I've encountered a few aliens on my journeys, but truthfully most of them have been the extraterrestrial version of cows. Sure, they may have a few bug eyes or tentacles here or there, but essentially they're just herd animals and harmless for the most part. There was that one planet filled with hyper-aggressive acid-spewing crustaceans, and that had been far from pleasant, but in retrospect narrowly escaping with my life had been kind of an adrenaline rush. It had certainly been an adventure.

Even the boredom of long space flights isn't the worst part. You can choose to go into suspended animation, if you'd like. Then it feels like no time passes at all. If you do opt to stay awake, there's no shortage of entertainment. There's enough movies, books, music, and video games to last several lifetimes.
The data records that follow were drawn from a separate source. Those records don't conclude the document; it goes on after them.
$ cat src/hw/rtl/bar_pkg.sv
// Shared types, constants and the arctangent table of the bearing and range core.
`default_nettype none
package bar_pkg;

   localparam int unsigned CORDIC_STAGES_DEF = 24;
   localparam int unsigned TABLE_LEN         = 40;
   localparam int unsigned ANGLE_FRAC        = 16;
   localparam int unsigned PRE_SHIFT         = 24;
   localparam int unsigned COORD_W           = 32;
   localparam int unsigned XY_W              = 60;
   localparam int unsigned Z_W               = 28;
   localparam int unsigned TAB_W             = 27;
   localparam int unsigned SQRT_STEPS        = 32;
   localparam int unsigned REM_W             = 34;
   localparam int unsigned HEAD_W            = 12;
   localparam int unsigned RANGE_PATH_LEN    = SQRT_STEPS + 3;

   typedef struct packed {
      logic signed [COORD_W-1:0] start_x;
      logic signed [COORD_W-1:0] start_y;
      logic signed [COORD_W-1:0] dest_x;
      logic signed [COORD_W-1:0] dest_y;
   } req_type;

   typedef struct packed {
      logic [HEAD_W-1:0]  heading;
      logic [COORD_W-1:0] range;
      logic               range_saturated;
   } rsp_type;

   typedef struct packed {
      logic dx_zero;
      logic dx_neg;
      logic dy_zero;
      logic dy_neg;
   } sign_flags_type;

   typedef struct packed {
      logic signed [XY_W-1:0] x;
      logic signed [XY_W-1:0] y;
      logic signed [Z_W-1:0]  z;
      sign_flags_type         flags;
   } cordic_data_type;

   typedef struct packed {
      logic [2*COORD_W-1:0] s;
      logic [REM_W-1:0]     rem;
      logic [COORD_W-1:0]   root;
      logic                 sat;
   } sqrt_data_type;

   // atan(2^-i) in tenths of a degree with 16 fraction bits.
   function automatic logic [TAB_W-1:0] atan_entry(input int unsigned idx);
      logic [TAB_W-1:0] v;
      case (idx)
         0:  v = 27'd29491200;
         1:  v = 27'd17409672;
         2:  v = 27'd9198793;
         3:  v = 27'd4669451;
         4:  v = 27'd2343786;
         5:  v = 27'd1173036;
         6:  v = 27'd586661;
         7:  v = 27'd293348;
         8:  v = 27'd146676;
         9:  v = 27'd73339;
         10: v = 27'd36669;
         11: v = 27'd18335;
         12: v = 27'd9167;
         13: v = 27'd4584;
         14: v = 27'd2292;
         15: v = 27'd1146;
         16: v = 27'd573;
         17: v = 27'd286;
         18: v = 27'd143;
         19: v = 27'd72;
         20: v = 27'd36;
         21: v = 27'd18;
         22: v = 27'd9;
         23: v = 27'd4;
         24: v = 27'd2;
         25: v = 27'd1;
         26: v = 27'd1;
         default: v = '0;
      endcase
      return v;
   endfunction

endpackage
`default_nettype wire

$ cat src/hw/rtl/bar_sqrt_cell.sv
// One restoring square root digit step with its pipeline register.
`default_nettype none
module bar_sqrt_cell
   import bar_pkg::*;
(
   input  wire logic    clock,
   input  wire logic    en,
   input  wire sqrt_data_type prev,
   output sqrt_data_type next
);

   sqrt_data_type data_ff, data_in;
   logic [REM_W+1:0] partial;
   logic [REM_W+1:0] trial;

   always_comb begin
      partial = {prev.rem, prev.s[2*COORD_W-1 -: 2]};
      trial   = {2'b00, prev.root, 2'b01};
      data_in = prev;
      data_in.s = {prev.s[2*COORD_W-3:0], 2'b00};
      if (partial >= trial) begin
         data_in.rem  = REM_W'(partial - trial);
         data_in.root = {prev.root[COORD_W-2:0], 1'b1};
      end else begin
         data_in.rem  = partial[REM_W-1:0];
         data_in.root = {prev.root[COORD_W-2:0], 1'b0};
      end
   end

   always_ff @(posedge clock) begin
      if (en) begin
         data_ff <= data_in;
      end
   end

   assign next = data_ff;

endmodule
`default_nettype wire

$ cat config.mk
export PLATFORM = sky130hd
export DESIGN_NAME = bar_sqrt_cell
export DESIGN_NICKNAME = d
export VERILOG_FILES = /design/src/hw/rtl/bar_pkg.sv /design/src/hw/rtl/bar_sqrt_cell.sv
export SDC_FILE = /design/constraint.sdc
export NUM_CORES = 1
export LEC_CHECK = 0
export CORE_UTILIZATION = 30
export CTS_CLUSTER_SIZE = 8
export DETAILED_ROUTE_END_ITERATION = 7
export DONT_BUFFER_PORTS = 1
export GPL_TIMING_DRIVEN = 0
export SKIP_CTS_REPAIR_TIMING = 1
export SLEW_MARGIN = 30
export SYNTH_ARGS = -nofsm -noshare
export SYNTH_HDL_FRONTEND = slang
export SYNTH_SLANG_ARGS = --single-unit
$ cat constraint.sdc
create_clock -name clock -period 6.35 [get_ports clock]
set_input_delay 0.3175 -clock clock [delete_from_list [all_inputs] [get_ports clock]]
set_output_delay 0.3175 -clock clock [all_outputs]
set_load 0.005 [all_outputs]
==> impl_metrics.toml, run 1 <==
[worst_setup_path]
cp-end-kind = "flip-flop"
critPathKind = "in -> reg"
cp-start-kind = "primary input"
cp.arrival_ns = 2.76
required_ns = 6.49
worstPathMaxFanout = 10

[grt]
grt_pass1_vias = 4085
use_met3_pct = 5.216
antenna_found_initial = 0
grt_max_degree = 130
grt.met1_usage_pct = 17.03
grtUsageTotal_pct = 15.43
grt_first_pass_wirelength_mm = 24.74
grt_busiest_layer = "met2"
grt_overflow = 0
met2_usage_pct = 27.22

[sta]
period_needed_ns = 2.622
fmax_mhz = 381.3
finalCritPeriodShare_pct = 41.30
rsz0062_at_grt = "no"
slew_headroom_pct = 54.73
setup-tns-final_ns = 0
setup_viol = 0
hold_ws_ns = 0.04723
worstMarginPinSlew_ns = 0.6761
slew_violations = 0
hold_viol = 0

[cells_and_area]
n_antenna_cell = 0
nFillCells = 1921
area_growth_pct = 29.95
largest_register_ffs = 129
final_common_cell = "edfxtp_1"
final_cell_mix = "edfxtp_1 (129), dlygate4sd3_1 (95), nand2_1 (58)"
num-nets-final = 790
fin_util_pct = 40.23
final_layout_size_suffix_gt1_share_pct = 10.24

[logic_synthesis]
async_reset_ff_share_pct = 0
syn_avg_cell_area_sq_um = 12.49
synth-edff-count = 129
synth.cell_area_sq_mm = 0.006345
ys_seq_area_share_pct = 61.05
ys_ff_latch = 129
ys.flop_type = "edfxtp_1"
postSynthCellCount = 508
yosys_warnings = 0
ys_types = 62

[die]
initial_core_util_pct = 30.96
dieHeight_um = 147.4
dieArea_sq_mm = 0.02174
fp-row-count = 52
coreArea_sq_mm = 0.02049
pin_count = 264
die_w_um = 147.4

[pwr]
cellPowerDensity_mw_per_mm2 = 294.5
p_comb_share_pct = 13.0
ir_worst_vdd_v = 0.0001437
seq_power_share_pct = 45.1
p_sw_share_pct = 25.22
p_switching_w = 0.0006126
p_int_w = 0.001816
clkPwrFrac_pct = 41.8
leakage_nw = 3.184

[detailed_routing]
vias_per_cell = 4.987
routedWlPerCell_um = 19.64
dr.first_iter.drc_count = 199
totalWireLength_mm = 17.78
via_count = 4513
drc = 0
detail_route.first_pass.iterations = 4
ant_nets = 0

[clock_tree]
cts_made_buffers = 17
cts-root-buf = "clkbuf_16"
clk_pin_slew_worst_paths_ns = 0.06
cts_tree = "yes"
cts.htree.levels = 4
cts.path.max_buffers = 2
clkSinkCount = 129

[flow_run]
max_cap_viol_count = 0

[min_path]
hold_class = "in -> reg"

[placement]
finalWeightedCongestion = 0.8076
dpl.hpwl_mm = 13.05
place.port_buffers = 0

[status]
status = "complete, no violations"
## power by group through the flow
stage | registers (W) | logic, W | clock network [W]
after global routing | 0.00110 | 0.000349 | 0.00108
after CTS | 0.00110 | 0.000265 | 0.00105
after detailed placement | 0.00112 | 0.000263 | 0
after floorplan | 0.00109 | 0.000207 | 0
final | 0.00110 | 0.000316 | 0.00102
after global placement | 0.00111 | 0.000257 | 0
If there are other crew members and if they're not total wasteoids, you can kill some time talking to them and drinking some booze. But for the most part I prefer solitary missions.
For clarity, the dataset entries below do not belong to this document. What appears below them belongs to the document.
$ cat src/rtl/core/sorted_list_engine.sv
// Top level of the sorted list engine: control, occupancy, result register and cell chain.
//
//  channel  valid       stall        payload
//  input    i_in_valid  o_in_stall   i_in_data  (slc_pkg::t_in_beat)
//  output   o_out_valid i_out_stall  o_out_data (slc_pkg::t_out_beat)
//
// Insert and remove: every cell compares against the operand and
// shifts toward or away from its neighbor in the same clock.
// A dump is accepted, then emits one beat per stored value; the chain
// rotates one slot per emitted beat and is back in order after the last one.
// Synchronous active-low reset empties the table; the cell contents are not cleared.
// A stalled result holds the engine: no input is taken until the result slot frees.
module sorted_list_engine (
    input  logic              i_clk,
    input  logic              i_rst_n,
    input  logic              i_in_valid,
    output logic              o_in_stall,
    input  slc_pkg::t_in_beat i_in_data,
    output logic              o_out_valid,
    input  logic              i_out_stall,
    output slc_pkg::t_out_beat o_out_data
);

    typedef enum logic [1:0] {
        S_IDLE = 2'b01,
        S_DUMP = 2'b10
    } t_state;

    t_state                          r_state, n_state;
    logic [slc_pkg::COUNT_W-1:0]     r_count, n_count;
    logic [slc_pkg::COUNT_W-1:0]     r_dump_idx, n_dump_idx;
    logic                            r_out_valid, n_out_valid;
    slc_pkg::t_out_beat              r_out_data, n_out_data;

    slc_pkg::t_cell_op               cell_op;
    logic [slc_pkg::CAPACITY-1:0]    cell_lt;
    logic [slc_pkg::CAPACITY-1:0]    cell_hit;
    slc_pkg::t_value                 cell_value [slc_pkg::CAPACITY];

    logic out_free;
    logic accept;
    logic found;
    logic full;
    logic dump_emit;
    logic dump_last;

    // Handshake
    assign out_free    = !r_out_valid || !i_out_stall;
    assign o_in_stall  = !((r_state == S_IDLE) && out_free);
    assign accept      = i_in_valid && !o_in_stall;
    assign o_out_valid = r_out_valid;
    assign o_out_data  = r_out_data;

    assign found     = |cell_hit;
    assign full      = (r_count == slc_pkg::COUNT_W'(slc_pkg::CAPACITY));
    assign dump_emit = (r_state == S_DUMP) && out_free;
    assign dump_last = ((r_dump_idx + slc_pkg::COUNT_W'(1)) == r_count);

    // Chain operation for this cycle
    always_comb begin
        cell_op = slc_pkg::CELL_HOLD;
        if (accept) begin
            unique case (i_in_data.command)
                slc_pkg::CMD_INSERT: cell_op = full  ? slc_pkg::CELL_HOLD
                                                     : slc_pkg::CELL_INSERT;
                slc_pkg::CMD_REMOVE: cell_op = found ? slc_pkg::CELL_REMOVE
                                                     : slc_pkg::CELL_HOLD;
                default:             cell_op = slc_pkg::CELL_HOLD;
            endcase
        end else if (dump_emit) begin
            cell_op = slc_pkg::CELL_ROTATE;
        end
    end

    // Cell chain
    for (genvar g = 0; g < slc_pkg::CAPACITY; g++) begin : g_cell
        logic            prev_lt;
        slc_pkg::t_value prev_value;
        slc_pkg::t_value next_value;

        if (g == 0) begin : g_head
            assign prev_lt    = 1'b1;
            assign prev_value = cell_value[g];
        end else begin : g_body
            assign prev_lt    = cell_lt[g-1];
            assign prev_value = cell_value[g-1];
        end

        if (g == slc_pkg::CAPACITY - 1) begin : g_tail
            assign next_value = cell_value[g];
        end else begin : g_inner
            assign next_value = cell_value[g+1];
        end

        slc_cell u_cell (
            .i_clk        (i_clk),
            .i_op         (cell_op),
            .i_operand    (i_in_data.operand),
            .i_occupied   (slc_pkg::COUNT_W'(g) < r_count),
            .i_prev_lt    (prev_lt),
            .i_prev_value (prev_value),
            .i_next_value (next_value),
            .i_head_value (cell_value[0]),
            .i_wrap       (slc_pkg::COUNT_W'(g + 1) == r_count),
            .o_lt         (cell_lt[g]),
            .o_hit        (cell_hit[g]),
            .o_value      (cell_value[g])
        );
    end

    // Control, occupancy and result beat
    always_comb begin
        n_state     = r_state;
        n_count     = r_count;
        n_dump_idx  = r_dump_idx;
        n_out_valid = r_out_valid && i_out_stall;
        n_out_data  = r_out_data;

        if (accept) begin
            n_out_valid     = 1'b1;
            n_out_data.item = '0;
            n_out_data.last = 1'b1;
            unique case (i_in_data.command)
                slc_pkg::CMD_INSERT: begin
                    if (full) begin
                        n_out_data.status = slc_pkg::STAT_FULL;
                    end else begin
                        n_out_data.status = slc_pkg::STAT_INSERTED;
                        n_count           = r_count + slc_pkg::COUNT_W'(1);
                    end
                end
                slc_pkg::CMD_REMOVE: begin
                    if (found) begin
                        n_out_data.status = slc_pkg::STAT_REMOVED;
                        n_out_data.item   = i_in_data.operand;
                        n_count           = r_count - slc_pkg::COUNT_W'(1);
                    end else begin
                        n_out_data.status = slc_pkg::STAT_NOT_FOUND;
                    end
                end
                slc_pkg::CMD_DUMP: begin
                    if (r_count == '0) begin
                        n_out_data.status = slc_pkg::STAT_EMPTY;
                    end else begin
                        n_out_valid = 1'b0;
                        n_state     = S_DUMP;
                        n_dump_idx  = '0;
                    end
                end
                default: begin
                    n_out_valid = 1'b0;
                end
            endcase
        end else if (dump_emit) begin
            n_out_valid       = 1'b1;
            n_out_data.status = slc_pkg::STAT_ELEMENT;
            n_out_data.item   = cell_value[0];
            n_out_data.last   = dump_last;
            n_dump_idx        = r_dump_idx + slc_pkg::COUNT_W'(1);
            if (dump_last) begin
                n_state = S_IDLE;
            end
        end
    end

    always_ff @(posedge i_clk) begin
        if (!i_rst_n) begin
            r_state     <= S_IDLE;
            r_count     <= '0;
            r_dump_idx  <= '0;
            r_out_valid <= 1'b0;
        end else begin
            r_state     <= n_state;
            r_count     <= n_count;
            r_dump_idx  <= n_dump_idx;
            r_out_valid <= n_out_valid;
        end
    end

    // Result payload, no reset needed
    always_ff @(posedge i_clk) begin
        r_out_data <= n_out_data;
    end

endmodule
To me the worst part is you can never know for sure when you take off if the star you're headed for is still going to be there by the time you arrive. It takes a long time for the light from even nearby stars to reach us and we can only know they were there hundreds or thousands of years ago, depending on how far away they are. I've made the lengthy trip more than once only to discover the star in question had already gone supernova and burned itself out. It happens more often than you might think. If you're really unlucky the star might have collapsed in on itself and you'll find yourself arriving at a black hole. If you can't put the brakes on in time, you're really screwed. That's never happened to me, but I did have a colleague who got sucked into one. Rumor has it you can still see his ship just inside the event horizon.

I still can't describe the disappointment of discovering you've traveled many light years across the void of space only to arrive at a burnt out husk of a dead star. The first time it happened to me I thought something had gone wrong with the navigation system. But multiple checks confirmed I was where I was supposed to be. They've got state of the art machines these days that can do mind-blowing physics computations in fractions of a second. They can send you to the exact point in space where the star will be at the time you get there, but they can't tell if it's still going to actually exist. To go all that way for absolutely nothing is just a soul-crushing feeling.

But something different happened this last time. I was on a solo mission investigating a newly discovered star, but by the time I got there it was gone. I was cursing loudly and making preparations for the long trip home, resigned to returning empty handed, when a spaceship suddenly materialized nearby. It had a strange design full of harsh angles that didn't appear like anything in nature I was used to. It clearly wasn't one of our ships.

Like I said, most aliens are dumb as bricks. Nobody's ever encountered another space-faring race, so this was an amazing discovery. I tried hailing them with the communications system, but received no reply. Evidently they didn't use the same sort of ship-to-ship signaling technology as we do. I watched the alien ship through the viewscreen for several hours as it just hovered there. Nothing much seemed to be happening, but I couldn't just leave without attempting some sort of further investigation.